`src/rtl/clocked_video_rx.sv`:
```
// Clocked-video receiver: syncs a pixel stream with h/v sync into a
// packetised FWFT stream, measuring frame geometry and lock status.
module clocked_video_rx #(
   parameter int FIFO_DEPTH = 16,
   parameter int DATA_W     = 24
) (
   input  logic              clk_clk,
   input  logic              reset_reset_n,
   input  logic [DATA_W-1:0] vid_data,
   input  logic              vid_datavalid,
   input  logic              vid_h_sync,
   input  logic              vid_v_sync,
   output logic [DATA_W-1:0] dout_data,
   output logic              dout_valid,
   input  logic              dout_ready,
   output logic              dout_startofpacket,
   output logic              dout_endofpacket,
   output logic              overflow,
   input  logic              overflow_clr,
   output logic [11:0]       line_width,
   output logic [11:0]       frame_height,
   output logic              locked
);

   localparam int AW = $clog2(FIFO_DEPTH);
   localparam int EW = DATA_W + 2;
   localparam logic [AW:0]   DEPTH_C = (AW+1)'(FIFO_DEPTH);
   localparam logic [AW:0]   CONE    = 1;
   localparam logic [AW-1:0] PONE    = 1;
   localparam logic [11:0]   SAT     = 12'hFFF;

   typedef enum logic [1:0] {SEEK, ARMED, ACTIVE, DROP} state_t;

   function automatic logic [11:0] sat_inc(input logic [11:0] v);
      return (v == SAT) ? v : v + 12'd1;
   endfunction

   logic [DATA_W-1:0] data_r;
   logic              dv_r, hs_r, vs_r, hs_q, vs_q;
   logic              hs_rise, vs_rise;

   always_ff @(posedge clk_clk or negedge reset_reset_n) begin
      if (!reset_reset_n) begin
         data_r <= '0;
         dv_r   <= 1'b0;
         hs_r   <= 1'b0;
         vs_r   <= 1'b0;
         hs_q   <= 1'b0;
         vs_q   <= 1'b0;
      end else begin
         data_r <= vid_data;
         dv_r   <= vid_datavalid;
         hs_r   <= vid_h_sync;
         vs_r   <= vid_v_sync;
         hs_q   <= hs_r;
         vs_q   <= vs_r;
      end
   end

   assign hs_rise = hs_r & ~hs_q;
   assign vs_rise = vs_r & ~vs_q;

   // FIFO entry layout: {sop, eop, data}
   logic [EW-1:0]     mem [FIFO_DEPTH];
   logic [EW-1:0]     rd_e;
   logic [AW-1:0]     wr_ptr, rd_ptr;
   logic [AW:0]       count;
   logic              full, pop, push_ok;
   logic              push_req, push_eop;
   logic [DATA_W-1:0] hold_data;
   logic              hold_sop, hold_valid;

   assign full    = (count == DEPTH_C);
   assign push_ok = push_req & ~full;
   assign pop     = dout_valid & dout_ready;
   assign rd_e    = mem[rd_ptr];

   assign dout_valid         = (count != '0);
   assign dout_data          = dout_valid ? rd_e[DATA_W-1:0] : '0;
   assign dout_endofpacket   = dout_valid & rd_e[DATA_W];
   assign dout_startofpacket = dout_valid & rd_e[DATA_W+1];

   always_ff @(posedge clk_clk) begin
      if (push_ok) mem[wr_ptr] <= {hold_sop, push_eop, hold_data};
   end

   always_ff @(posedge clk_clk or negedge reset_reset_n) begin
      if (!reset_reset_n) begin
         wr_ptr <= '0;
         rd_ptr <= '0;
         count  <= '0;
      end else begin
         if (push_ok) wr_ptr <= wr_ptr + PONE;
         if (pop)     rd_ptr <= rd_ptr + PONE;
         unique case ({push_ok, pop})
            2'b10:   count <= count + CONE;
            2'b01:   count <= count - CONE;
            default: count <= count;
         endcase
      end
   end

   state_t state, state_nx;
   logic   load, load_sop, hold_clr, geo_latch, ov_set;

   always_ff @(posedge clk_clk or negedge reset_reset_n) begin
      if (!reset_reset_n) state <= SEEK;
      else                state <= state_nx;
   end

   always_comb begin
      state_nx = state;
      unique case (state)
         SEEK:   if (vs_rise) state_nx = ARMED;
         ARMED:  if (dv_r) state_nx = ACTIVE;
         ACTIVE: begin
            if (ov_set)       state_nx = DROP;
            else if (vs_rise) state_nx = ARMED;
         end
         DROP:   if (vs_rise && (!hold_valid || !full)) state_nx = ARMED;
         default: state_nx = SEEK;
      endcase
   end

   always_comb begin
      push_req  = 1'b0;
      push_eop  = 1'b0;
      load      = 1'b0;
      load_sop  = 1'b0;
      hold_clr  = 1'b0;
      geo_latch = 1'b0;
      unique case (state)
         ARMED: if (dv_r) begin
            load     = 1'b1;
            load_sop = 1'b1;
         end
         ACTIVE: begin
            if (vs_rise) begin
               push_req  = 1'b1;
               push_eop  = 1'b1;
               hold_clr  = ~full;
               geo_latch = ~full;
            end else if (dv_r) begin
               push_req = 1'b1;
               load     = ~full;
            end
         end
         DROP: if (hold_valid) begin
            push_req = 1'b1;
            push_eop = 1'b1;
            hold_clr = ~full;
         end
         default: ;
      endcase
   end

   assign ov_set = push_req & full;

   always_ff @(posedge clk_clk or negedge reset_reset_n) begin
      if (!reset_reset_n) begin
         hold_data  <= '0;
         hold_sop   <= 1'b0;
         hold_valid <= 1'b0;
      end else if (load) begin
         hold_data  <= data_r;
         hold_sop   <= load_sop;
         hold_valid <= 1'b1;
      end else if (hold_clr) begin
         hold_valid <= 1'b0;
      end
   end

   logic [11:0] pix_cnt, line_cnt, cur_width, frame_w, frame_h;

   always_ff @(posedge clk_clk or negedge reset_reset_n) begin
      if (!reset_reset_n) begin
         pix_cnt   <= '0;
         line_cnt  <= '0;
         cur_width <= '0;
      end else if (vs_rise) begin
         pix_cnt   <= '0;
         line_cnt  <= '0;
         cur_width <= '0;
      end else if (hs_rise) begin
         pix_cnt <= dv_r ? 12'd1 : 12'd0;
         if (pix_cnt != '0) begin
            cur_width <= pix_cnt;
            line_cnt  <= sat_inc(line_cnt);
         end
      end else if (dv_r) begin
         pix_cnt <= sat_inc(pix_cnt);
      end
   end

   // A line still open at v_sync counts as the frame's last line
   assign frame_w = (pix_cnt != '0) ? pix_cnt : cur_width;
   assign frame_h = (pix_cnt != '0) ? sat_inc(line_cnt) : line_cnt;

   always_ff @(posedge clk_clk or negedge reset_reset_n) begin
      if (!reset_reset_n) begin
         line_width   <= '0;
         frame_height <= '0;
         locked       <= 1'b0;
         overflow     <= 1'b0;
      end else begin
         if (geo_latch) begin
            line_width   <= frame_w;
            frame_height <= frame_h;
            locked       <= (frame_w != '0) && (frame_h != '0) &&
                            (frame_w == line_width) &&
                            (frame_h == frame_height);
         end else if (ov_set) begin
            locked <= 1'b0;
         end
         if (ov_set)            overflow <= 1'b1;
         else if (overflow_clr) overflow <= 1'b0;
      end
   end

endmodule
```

○ ○ ○ ○

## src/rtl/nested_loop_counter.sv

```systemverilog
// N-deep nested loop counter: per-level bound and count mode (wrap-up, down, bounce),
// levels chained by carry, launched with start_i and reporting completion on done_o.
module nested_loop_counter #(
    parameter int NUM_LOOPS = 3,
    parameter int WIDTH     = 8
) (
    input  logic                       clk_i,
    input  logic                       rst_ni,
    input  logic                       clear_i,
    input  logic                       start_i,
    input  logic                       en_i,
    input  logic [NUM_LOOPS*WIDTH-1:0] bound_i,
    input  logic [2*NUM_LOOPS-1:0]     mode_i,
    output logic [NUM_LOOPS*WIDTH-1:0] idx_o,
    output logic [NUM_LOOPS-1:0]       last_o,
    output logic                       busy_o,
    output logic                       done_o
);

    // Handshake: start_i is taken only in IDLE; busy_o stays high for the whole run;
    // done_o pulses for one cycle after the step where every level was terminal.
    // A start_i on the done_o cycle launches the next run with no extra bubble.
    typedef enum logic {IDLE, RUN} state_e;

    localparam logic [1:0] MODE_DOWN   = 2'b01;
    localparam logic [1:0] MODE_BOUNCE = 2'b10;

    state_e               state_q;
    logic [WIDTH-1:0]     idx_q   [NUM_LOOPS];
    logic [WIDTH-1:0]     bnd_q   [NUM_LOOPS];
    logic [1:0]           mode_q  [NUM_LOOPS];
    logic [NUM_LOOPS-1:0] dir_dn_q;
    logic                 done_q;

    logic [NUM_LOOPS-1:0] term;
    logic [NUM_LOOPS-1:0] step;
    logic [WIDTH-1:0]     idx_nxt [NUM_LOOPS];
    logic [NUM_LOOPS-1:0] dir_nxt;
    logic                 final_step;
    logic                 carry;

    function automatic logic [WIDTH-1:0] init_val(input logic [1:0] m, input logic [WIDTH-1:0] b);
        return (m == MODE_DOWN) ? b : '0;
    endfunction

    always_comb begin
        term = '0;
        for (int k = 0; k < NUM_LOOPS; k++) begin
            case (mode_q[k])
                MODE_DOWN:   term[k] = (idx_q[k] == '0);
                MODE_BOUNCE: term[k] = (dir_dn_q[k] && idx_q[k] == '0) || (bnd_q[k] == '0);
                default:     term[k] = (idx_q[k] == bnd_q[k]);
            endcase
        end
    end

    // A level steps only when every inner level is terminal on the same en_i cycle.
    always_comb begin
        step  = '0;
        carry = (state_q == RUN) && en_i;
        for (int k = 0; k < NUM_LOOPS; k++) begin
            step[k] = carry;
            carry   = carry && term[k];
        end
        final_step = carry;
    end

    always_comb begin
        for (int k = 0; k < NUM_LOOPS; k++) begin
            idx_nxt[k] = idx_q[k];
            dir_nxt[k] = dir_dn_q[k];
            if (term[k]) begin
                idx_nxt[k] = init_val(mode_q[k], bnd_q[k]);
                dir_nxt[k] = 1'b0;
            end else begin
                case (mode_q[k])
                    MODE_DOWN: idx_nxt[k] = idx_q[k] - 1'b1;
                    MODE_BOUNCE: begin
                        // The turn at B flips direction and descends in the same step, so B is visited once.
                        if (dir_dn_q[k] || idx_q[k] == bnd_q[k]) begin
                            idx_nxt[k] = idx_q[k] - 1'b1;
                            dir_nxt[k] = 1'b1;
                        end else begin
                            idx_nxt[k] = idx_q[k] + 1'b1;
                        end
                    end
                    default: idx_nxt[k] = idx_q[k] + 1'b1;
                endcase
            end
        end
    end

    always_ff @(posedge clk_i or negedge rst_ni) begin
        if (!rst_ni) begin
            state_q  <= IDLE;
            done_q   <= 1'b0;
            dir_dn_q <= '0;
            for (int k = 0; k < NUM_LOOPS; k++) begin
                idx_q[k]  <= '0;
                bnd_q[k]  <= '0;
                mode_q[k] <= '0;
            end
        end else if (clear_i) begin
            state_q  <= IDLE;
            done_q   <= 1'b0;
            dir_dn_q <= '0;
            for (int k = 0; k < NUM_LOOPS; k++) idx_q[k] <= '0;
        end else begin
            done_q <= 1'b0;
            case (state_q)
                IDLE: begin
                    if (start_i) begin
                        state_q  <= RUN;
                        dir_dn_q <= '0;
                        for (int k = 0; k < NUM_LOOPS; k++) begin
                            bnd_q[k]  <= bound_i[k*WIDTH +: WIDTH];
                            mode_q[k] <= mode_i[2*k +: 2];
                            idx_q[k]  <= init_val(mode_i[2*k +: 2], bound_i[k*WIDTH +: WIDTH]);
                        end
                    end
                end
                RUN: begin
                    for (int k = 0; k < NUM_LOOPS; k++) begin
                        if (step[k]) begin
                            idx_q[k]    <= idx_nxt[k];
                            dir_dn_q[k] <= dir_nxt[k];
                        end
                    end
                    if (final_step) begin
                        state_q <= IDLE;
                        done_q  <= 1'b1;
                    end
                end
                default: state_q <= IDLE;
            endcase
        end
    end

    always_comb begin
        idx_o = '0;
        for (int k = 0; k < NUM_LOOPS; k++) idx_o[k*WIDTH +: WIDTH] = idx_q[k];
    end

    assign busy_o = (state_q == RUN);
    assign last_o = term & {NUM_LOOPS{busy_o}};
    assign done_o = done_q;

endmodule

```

○ ○ ○ ○

● What to produce
Say how many lines of the data hold the string "same". Reply with the number alone.

● Finished exercise
2